TheVat Posted November 29, 2021 Posted November 29, 2021 https://www.theguardian.com/environment/2021/nov/29/nurdles-plastic-pellets-environmental-ocean-spills-toxic-waste-not-classified-hazardous Is it time to further consider using containers made from biodegradable materials?
exchemist Posted November 29, 2021 Posted November 29, 2021 7 minutes ago, TheVat said: https://www.theguardian.com/environment/2021/nov/29/nurdles-plastic-pellets-environmental-ocean-spills-toxic-waste-not-classified-hazardous Is it time to further consider using containers made from biodegradable materials? I'm not sure what you mean by containers in this context. These plastic pellets are used to make all manner of plastic articles, from ropes to dustbins to car dashboards. But yes, we do have to find biodegradable replacements for as many of these items as possible. And we will need to if we greatly reduce our refining of crude oil, as we wont be producing the naphtha etc to make the monomers.
TheVat Posted November 29, 2021 Author Posted November 29, 2021 containers = most general meaning of word. The bulk of plastic pollution comes from the most prevalent use of plastic which is bottles, food packaging, trash bags, grocery/shopping bags, etc. Items that contain stuff. Items that people generate in multiple numbers every week. Yes, we buy dashboards and plastic handled tools, but the rate of purchase is so much lower, maybe one every few years (or decades, if you hoard tools and nurse aging vehicles the way I do), that it is a small fraction of plastimaggeddon.

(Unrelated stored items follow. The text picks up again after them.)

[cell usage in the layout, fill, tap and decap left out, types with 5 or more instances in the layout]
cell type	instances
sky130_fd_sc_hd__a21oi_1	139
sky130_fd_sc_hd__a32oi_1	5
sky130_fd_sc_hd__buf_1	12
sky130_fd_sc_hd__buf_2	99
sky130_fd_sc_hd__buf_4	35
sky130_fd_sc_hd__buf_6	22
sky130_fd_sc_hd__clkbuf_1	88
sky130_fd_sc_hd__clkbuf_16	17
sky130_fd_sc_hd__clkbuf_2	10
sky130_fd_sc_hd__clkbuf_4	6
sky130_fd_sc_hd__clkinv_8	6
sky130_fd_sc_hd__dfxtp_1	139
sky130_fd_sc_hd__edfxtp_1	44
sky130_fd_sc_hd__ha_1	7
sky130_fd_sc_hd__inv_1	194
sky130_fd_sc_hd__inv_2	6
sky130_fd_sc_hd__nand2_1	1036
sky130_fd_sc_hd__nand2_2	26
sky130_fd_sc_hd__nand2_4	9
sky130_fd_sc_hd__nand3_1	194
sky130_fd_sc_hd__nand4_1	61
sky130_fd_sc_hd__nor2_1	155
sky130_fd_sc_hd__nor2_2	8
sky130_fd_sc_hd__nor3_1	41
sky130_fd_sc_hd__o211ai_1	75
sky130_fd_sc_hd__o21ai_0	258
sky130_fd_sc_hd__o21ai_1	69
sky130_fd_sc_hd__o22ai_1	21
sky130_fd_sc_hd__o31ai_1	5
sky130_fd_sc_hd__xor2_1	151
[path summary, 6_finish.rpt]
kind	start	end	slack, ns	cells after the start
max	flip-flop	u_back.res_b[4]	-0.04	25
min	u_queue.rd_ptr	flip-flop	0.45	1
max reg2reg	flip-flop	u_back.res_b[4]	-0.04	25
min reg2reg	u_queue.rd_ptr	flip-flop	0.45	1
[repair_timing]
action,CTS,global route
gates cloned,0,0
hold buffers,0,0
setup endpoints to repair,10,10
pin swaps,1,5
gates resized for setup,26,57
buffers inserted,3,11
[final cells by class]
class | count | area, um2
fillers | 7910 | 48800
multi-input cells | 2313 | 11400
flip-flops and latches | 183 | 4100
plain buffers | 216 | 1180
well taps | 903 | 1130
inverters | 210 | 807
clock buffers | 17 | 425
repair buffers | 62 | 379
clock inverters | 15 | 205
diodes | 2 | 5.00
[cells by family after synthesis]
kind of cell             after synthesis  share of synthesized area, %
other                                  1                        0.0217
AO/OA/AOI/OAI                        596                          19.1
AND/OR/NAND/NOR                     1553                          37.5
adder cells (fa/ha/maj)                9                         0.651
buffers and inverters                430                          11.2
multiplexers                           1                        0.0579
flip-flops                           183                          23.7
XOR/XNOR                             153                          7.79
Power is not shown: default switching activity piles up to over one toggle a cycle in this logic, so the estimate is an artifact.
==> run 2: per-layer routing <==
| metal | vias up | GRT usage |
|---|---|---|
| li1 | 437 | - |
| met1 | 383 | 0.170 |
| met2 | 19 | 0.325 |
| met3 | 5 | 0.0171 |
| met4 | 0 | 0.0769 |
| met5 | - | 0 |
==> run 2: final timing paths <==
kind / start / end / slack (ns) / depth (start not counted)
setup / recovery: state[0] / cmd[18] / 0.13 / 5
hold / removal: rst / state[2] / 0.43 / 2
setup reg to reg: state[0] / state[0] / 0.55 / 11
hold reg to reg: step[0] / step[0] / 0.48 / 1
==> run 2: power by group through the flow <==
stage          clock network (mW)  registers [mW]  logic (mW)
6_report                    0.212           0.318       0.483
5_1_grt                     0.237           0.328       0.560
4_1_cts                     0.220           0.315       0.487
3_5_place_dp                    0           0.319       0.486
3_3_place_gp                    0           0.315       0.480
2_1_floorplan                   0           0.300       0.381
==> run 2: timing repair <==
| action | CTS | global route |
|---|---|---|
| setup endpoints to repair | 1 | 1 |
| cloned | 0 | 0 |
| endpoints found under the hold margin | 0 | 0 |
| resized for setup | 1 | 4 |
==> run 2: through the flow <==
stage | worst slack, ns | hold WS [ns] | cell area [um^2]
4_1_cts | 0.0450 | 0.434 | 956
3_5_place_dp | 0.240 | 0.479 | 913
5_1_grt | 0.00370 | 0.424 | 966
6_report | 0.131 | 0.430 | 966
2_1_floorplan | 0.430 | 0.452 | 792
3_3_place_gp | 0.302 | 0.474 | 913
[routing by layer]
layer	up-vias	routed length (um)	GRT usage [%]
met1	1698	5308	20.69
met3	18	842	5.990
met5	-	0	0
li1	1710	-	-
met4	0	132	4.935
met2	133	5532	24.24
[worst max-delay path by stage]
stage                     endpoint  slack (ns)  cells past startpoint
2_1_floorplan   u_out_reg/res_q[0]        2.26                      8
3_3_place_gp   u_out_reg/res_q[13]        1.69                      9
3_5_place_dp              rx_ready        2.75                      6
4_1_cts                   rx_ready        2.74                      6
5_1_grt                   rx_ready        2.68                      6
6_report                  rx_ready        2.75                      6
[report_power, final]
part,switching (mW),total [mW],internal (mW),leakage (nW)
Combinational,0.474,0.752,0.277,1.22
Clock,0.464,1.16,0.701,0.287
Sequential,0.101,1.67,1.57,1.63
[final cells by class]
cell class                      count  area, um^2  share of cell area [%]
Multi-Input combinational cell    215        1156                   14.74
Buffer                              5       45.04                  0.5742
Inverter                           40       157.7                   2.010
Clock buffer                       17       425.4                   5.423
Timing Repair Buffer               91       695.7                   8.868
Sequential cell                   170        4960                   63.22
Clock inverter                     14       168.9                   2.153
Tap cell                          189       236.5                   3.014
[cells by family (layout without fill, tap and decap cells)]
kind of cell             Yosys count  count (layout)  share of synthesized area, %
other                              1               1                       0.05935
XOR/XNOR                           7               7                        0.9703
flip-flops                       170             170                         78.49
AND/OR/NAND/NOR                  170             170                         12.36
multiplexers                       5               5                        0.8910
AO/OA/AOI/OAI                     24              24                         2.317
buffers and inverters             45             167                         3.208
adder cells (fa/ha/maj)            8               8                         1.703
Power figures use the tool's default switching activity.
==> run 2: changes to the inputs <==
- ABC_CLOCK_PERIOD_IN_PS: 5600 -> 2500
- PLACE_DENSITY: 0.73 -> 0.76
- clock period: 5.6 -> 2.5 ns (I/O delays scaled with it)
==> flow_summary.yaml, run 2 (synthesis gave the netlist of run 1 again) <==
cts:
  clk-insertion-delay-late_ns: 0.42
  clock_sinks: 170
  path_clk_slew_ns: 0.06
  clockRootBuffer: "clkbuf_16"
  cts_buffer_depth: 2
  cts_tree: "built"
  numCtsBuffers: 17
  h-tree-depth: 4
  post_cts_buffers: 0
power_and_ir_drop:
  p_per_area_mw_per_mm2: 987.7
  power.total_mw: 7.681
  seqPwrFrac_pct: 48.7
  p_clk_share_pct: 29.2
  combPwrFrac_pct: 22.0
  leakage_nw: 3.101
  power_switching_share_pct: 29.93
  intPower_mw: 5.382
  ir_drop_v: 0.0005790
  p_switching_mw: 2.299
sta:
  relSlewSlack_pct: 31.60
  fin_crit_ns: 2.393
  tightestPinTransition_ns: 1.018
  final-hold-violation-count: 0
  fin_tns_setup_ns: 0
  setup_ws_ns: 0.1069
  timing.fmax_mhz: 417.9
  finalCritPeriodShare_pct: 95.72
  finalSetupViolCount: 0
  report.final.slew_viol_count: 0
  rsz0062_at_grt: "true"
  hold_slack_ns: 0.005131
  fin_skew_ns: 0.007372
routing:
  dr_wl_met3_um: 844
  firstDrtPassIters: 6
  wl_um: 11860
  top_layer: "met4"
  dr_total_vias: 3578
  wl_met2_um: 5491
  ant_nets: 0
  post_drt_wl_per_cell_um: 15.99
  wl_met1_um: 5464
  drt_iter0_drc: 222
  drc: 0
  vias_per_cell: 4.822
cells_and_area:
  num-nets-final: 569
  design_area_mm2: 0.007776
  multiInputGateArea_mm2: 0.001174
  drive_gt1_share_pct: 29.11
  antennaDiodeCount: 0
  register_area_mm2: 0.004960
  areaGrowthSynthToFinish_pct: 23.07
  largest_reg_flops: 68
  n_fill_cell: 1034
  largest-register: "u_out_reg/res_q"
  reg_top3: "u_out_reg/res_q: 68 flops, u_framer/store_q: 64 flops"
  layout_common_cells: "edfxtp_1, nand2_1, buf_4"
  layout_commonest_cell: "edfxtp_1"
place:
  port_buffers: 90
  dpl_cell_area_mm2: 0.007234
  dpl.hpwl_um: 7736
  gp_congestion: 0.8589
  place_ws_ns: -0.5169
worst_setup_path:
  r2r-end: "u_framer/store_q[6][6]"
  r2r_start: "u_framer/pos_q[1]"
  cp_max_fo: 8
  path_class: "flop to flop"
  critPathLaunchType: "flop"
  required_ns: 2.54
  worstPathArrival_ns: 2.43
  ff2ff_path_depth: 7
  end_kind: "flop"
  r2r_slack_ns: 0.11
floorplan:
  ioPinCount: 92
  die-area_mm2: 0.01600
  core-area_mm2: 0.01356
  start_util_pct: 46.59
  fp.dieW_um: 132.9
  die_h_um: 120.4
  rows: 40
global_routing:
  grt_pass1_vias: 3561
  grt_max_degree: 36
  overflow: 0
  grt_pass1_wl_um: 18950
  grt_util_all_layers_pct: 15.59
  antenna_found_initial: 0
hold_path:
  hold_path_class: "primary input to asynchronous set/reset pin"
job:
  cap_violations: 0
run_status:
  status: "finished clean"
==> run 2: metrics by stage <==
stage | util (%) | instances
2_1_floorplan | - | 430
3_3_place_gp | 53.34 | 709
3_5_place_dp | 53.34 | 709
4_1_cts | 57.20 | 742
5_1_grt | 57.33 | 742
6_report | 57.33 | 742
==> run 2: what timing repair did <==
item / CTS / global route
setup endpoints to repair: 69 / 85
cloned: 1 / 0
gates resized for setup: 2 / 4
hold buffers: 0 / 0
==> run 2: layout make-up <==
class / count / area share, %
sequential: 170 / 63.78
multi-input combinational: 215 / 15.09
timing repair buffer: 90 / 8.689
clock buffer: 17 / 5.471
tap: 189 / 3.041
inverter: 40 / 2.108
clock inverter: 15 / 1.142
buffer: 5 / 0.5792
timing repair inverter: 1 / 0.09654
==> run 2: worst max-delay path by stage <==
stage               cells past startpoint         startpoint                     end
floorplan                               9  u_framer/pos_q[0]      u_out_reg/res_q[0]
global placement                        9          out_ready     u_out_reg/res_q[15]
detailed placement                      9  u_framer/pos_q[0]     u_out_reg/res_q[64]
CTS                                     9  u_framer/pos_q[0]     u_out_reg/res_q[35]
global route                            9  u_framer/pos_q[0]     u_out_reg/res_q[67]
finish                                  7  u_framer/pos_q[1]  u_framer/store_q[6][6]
--- config.mk ---
export PLATFORM = sky130hd
export DESIGN_NAME = gcbu_fadd
export DESIGN_NICKNAME = d
export VERILOG_FILES = /design/src/hw/rtl/gcbu_pkg.sv /design/src/hw/rtl/gcbu_norm.sv /design/src/hw/rtl/gcbu_fadd.sv
export SDC_FILE = /design/constraint.sdc
export NUM_CORES = 2
export LEC_CHECK = 0
export BUFFER_PORTS_ARGS = -buffer_cell sky130_fd_sc_hd__buf_2
export CAP_MARGIN = 20
export CORE_MARGIN = 8
export CORE_UTILIZATION = 35
export DETAILED_ROUTE_END_ITERATION = 16
export PLACE_DENSITY = 0.6
export SYNTH_ARGS = -nofsm -noshare
export SYNTH_HDL_FRONTEND = slang
export SYNTH_SLANG_ARGS = --single-unit
--- constraint.sdc ---
create_clock -name aclk -period 10.2 [get_ports aclk]
set_input_delay 1.02 -clock aclk [delete_from_list [all_inputs] [get_ports aclk]]
set_output_delay 1.02 -clock aclk [all_outputs]
set_load 0.03 [all_outputs]
--- src/hw/rtl/gcbu_pkg.sv ---
// Shared types and constants of the column-block update datapath.
// Holds the register indexes, the binary64 special values and the normalizer hand-off type.
// No dependencies.
package gcbu_pkg;

    localparam int DW       = 64;
    localparam int WIDE_W   = 106;
    localparam int MUL_LAT  = 5;
    localparam int ADD_LAT  = 5;
    // The y value meets the scaled sum after two multiplies and two adds.
    localparam int ACC_DLY  = 2 * MUL_LAT + 2 * ADD_LAT;
    localparam int LAST_DLY = ACC_DLY + ADD_LAT;

    localparam logic [63:0] DEF_NAN   = 64'hFFF8_0000_0000_0000;
    localparam logic [63:0] NEG_ZERO  = 64'h8000_0000_0000_0000;
    localparam logic [63:0] QUIET_BIT = 64'h0008_0000_0000_0000;
    localparam logic [63:0] ALPHA_RST = 64'h3FF0_0000_0000_0000;
    localparam logic [10:0] EXP_MAX   = 11'h7FF;

    typedef logic [2:0] cfg_idx_t;
    localparam cfg_idx_t REG_MODE  = 3'd0;
    localparam cfg_idx_t REG_W0    = 3'd1;
    localparam cfg_idx_t REG_W1    = 3'd2;
    localparam cfg_idx_t REG_W2    = 3'd3;
    localparam cfg_idx_t REG_W3    = 3'd4;
    localparam cfg_idx_t REG_ALPHA = 3'd5;

    // Unrounded result: value is wide * 2^(etop - 1023 - 105) when the top bit sits at bit 105.
    typedef struct packed {
        logic               spec;
        logic [63:0]        spec_val;
        logic               sign;
        logic signed [12:0] etop;
        logic [105:0]       wide;
    } gcbu_nrm_t;

    function automatic logic is_nan(input logic [63:0] x);
        is_nan = (x[62:52] == EXP_MAX) && (x[51:0] != 52'd0);
    endfunction

    function automatic logic is_inf(input logic [63:0] x);
        is_inf = (x[62:52] == EXP_MAX) && (x[51:0] == 52'd0);
    endfunction

    function automatic logic is_zero(input logic [63:0] x);
        is_zero = (x[62:0] == 63'd0);
    endfunction

endpackage
[src/rtl/dcd_ctrl.sv]
// Sequencer for detection, status and tick requests.
module dcd_ctrl (
	input  logic clk,
	input  logic arst_n,
	input  logic start,
	input  logic [1:0] action,
	input  logic dispatched,
	input  logic dispatch_due,
	input  logic out_free,
	input  dcd_pkg::stat_t stat,
	output dcd_pkg::cmd_t cmd,
	output logic busy
);
	dcd_pkg::state_t state_q, state_d;
	logic disp_q;

	always_ff @(posedge clk or negedge arst_n) begin
		if (!arst_n) begin
			state_q <= dcd_pkg::ST_IDLE;
			disp_q <= 1'b0;
		end else begin
			state_q <= state_d;
			if (state_q == dcd_pkg::ST_DECIDE)
				disp_q <= (action == dcd_pkg::ACT_TICK);
		end
	end

	always_comb begin
		state_d = state_q;
		case (state_q)
			dcd_pkg::ST_IDLE: if (start) state_d = dcd_pkg::ST_DECIDE;
			dcd_pkg::ST_DECIDE: begin
				if (action == dcd_pkg::ACT_DETECT && !dispatched)
					state_d = stat.table_empty ? dcd_pkg::ST_APPLY : dcd_pkg::ST_SCAN_RD;
				else if (action == dcd_pkg::ACT_TICK && dispatch_due)
					state_d = dcd_pkg::ST_SCAN_RD;
				else
					state_d = dcd_pkg::ST_OUT;
			end
			dcd_pkg::ST_SCAN_RD: state_d = dcd_pkg::ST_SCAN_CMP;
			dcd_pkg::ST_SCAN_CMP: state_d = dcd_pkg::ST_SCAN_ACC;
			dcd_pkg::ST_SCAN_ACC: begin
				if (!stat.scan_done) state_d = dcd_pkg::ST_SCAN_RD;
				else if (disp_q) state_d = dcd_pkg::ST_FETCH;
				else state_d = dcd_pkg::ST_APPLY;
			end
			dcd_pkg::ST_APPLY: state_d = dcd_pkg::ST_FETCH;
			dcd_pkg::ST_FETCH: state_d = dcd_pkg::ST_FETCH_WAIT;
			dcd_pkg::ST_FETCH_WAIT: state_d = dcd_pkg::ST_OUT;
			dcd_pkg::ST_OUT: if (out_free) state_d = dcd_pkg::ST_IDLE;
			default: state_d = dcd_pkg::ST_IDLE;
		endcase
	end

	always_comb begin
		cmd = '0;
		cmd.dispatch = disp_q;
		busy = (state_q != dcd_pkg::ST_IDLE);
		case (state_q)
			dcd_pkg::ST_DECIDE: begin
				cmd.scan_start = 1'b1;
				cmd.dispatch = (action == dcd_pkg::ACT_TICK);
			end
			dcd_pkg::ST_SCAN_RD: cmd.scan_rd = 1'b1;
			dcd_pkg::ST_SCAN_CMP: cmd.scan_cmp = 1'b1;
			dcd_pkg::ST_SCAN_ACC: cmd.scan_acc = 1'b1;
			dcd_pkg::ST_APPLY: cmd.apply = 1'b1;
			dcd_pkg::ST_FETCH: cmd.fetch = 1'b1;
			dcd_pkg::ST_OUT: cmd.out_load = out_free;
			default: ;
		endcase
	end
endmodule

I think the path towards biodegradables has special merits that, say, closed loop recycling does not. Complete loop recycling, for example, is highly dependent on perfect human behavior, which seems an unscalable peak. Littering with a biodegradable, however, actually hastens its breakdown as it is more exposed to ionizing UV and other weathering. Not that I am advocating littering, mind you. :-)
TheVat Posted May 24, 2022 Author Posted May 24, 2022 https://nautil.us/you-eat-a-credits-card-worth-of-plastic-every-week-17950/ Good summary of current and developing knowledge of effects of microplastic pollution. There are sources that many of us don't give much thought, like cleaning out the lint trap in a clothes dryer. You really don't want to inhale laundry lint, if your clothes contain any polyester fibers.